Greenock Telegraph 3rd June 2022

The ministerial code is a set of rules and principles which outline the standards of conduct for UK government ministers. Recently the Prime Minister exercised his authority to change the ministerial code so those who breach it don’t have to resign. Convenient, given his recent misdemeanours.

Rather than act upon complaints and have open transparent government, the UK government’s view is that “complaints can undermine public confidence in standards in public life”. Really Sherlock? Well how about UK government ministers behave in a manner that doesn’t warrant complaints? They also want to have a framework between the executive and the legislature to avoid  “the judiciary being dragged into consideration of political matters”. But these are not political matters they are legal matters and nobody should be above the law.
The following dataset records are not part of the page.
[src/rtl/branch_predictor.sv]
// branch_predictor
//   Bimodal branch predictor: 16-entry table of 2-bit saturating counters
//   indexed by PC[5:2], plus EX-stage misprediction detection, redirect PC
//   generation and saturating statistics counters.
// Ports
//   clk_i            pipeline clock, all state updates on rising edge
//   rst_i            synchronous active-high reset
//   ID_pc_i          PC of the instruction in ID
//   ID_branch_i      ID instruction is a conditional branch
//   predict_o        taken prediction for the ID instruction
//   EX_branch_i      EX instruction is a valid branch
//   EX_predict_i     prediction carried with the EX branch
//   EX_taken_i       actual outcome resolved in EX
//   EX_pc_i          PC of the EX branch
//   EX_branch_pc_i   target address of the EX branch
//   mispredict_o     EX branch prediction was wrong
//   flush_o          IF/ID and ID/EX flush (same as mispredict_o)
//   redirect_pc_o    corrected fetch PC
//   branch_cnt_o     saturating count of resolved branches
//   mispredict_cnt_o saturating count of mispredictions
module branch_predictor (
  input  logic        clk_i,
  input  logic        rst_i,
  input  logic [31:0] ID_pc_i,
  input  logic        ID_branch_i,
  output logic        predict_o,
  input  logic        EX_branch_i,
  input  logic        EX_predict_i,
  input  logic        EX_taken_i,
  input  logic [31:0] EX_pc_i,
  input  logic [31:0] EX_branch_pc_i,
  output logic        mispredict_o,
  output logic        flush_o,
  output logic [31:0] redirect_pc_o,
  output logic [15:0] branch_cnt_o,
  output logic [15:0] mispredict_cnt_o
);

  logic [1:0]  pht_q [16];
  logic [15:0] branch_cnt_q;
  logic [15:0] mispredict_cnt_q;
  logic [3:0]  id_idx;
  logic [3:0]  ex_idx;
  logic        mispredict;

  // Only PC[5:2] selects a table entry; the remaining bits are intentionally ignored.
  logic unused_ok;
  assign unused_ok = ^{ID_pc_i[31:6], ID_pc_i[1:0], EX_pc_i[1:0]};

  assign id_idx = ID_pc_i[5:2];
  assign ex_idx = EX_pc_i[5:2];

  // Reads the registered table: a same-cycle EX update to the same entry is not bypassed.
  assign predict_o = ID_branch_i & pht_q[id_idx][1];

  assign mispredict    = EX_branch_i & (EX_predict_i ^ EX_taken_i);
  assign mispredict_o  = mispredict;
  assign flush_o       = mispredict;
  assign redirect_pc_o = EX_taken_i ? EX_branch_pc_i : EX_pc_i + 32'd4;

  assign branch_cnt_o     = branch_cnt_q;
  assign mispredict_cnt_o = mispredict_cnt_q;

  always_ff @(posedge clk_i) begin
    if (rst_i) begin
      for (int unsigned i = 0; i < 16; i++) begin
        pht_q[i] <= 2'b10;
      end
      branch_cnt_q     <= '0;
      mispredict_cnt_q <= '0;
    end else if (EX_branch_i) begin
      if (EX_taken_i) begin
        if (pht_q[ex_idx] != 2'b11) pht_q[ex_idx] <= pht_q[ex_idx] + 2'd1;
      end else begin
        if (pht_q[ex_idx] != 2'b00) pht_q[ex_idx] <= pht_q[ex_idx] - 2'd1;
      end
      if (branch_cnt_q != '1) branch_cnt_q <= branch_cnt_q + 16'd1;
      if (mispredict && (mispredict_cnt_q != '1)) mispredict_cnt_q <= mispredict_cnt_q + 16'd1;
    end
  end

endmodule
There are many rules, principles, conventions and guidelines at Westminster they are open to interpretation and only work if the people that are guided by them are responsible, professional and principled. If they are not then they can be vulnerable to misuse. The Prime Minister changing the rules here and there may seem like small beer given the problems that we currently face in the U.K.  When people face deciding between heating or eating, when cronies are handed contracts worth millions of pounds, when supply chains are under unheard of strain and when UK minsters and senior civil servants have partied through the pandemic, does the general public really care about a change in the ministerial code?  Judging by my inbox and conversation in supermarkets, on the street and local parks, they do. They care a great deal and I draw strength from that. We must care about the abuse of democracy, we must raise our voices in anger when those trusted with power abuse it for their own ends and maybe most of all we must nip in the bud the direction of travel that we face in the U.K. today. History has taught us that evil prevails when the good do nothing. We must not allow the U.K. to sleepwalk into a system which governs over rather than governs for the people. And we must ensure that in Scotland we have a choice of direction in which to travel.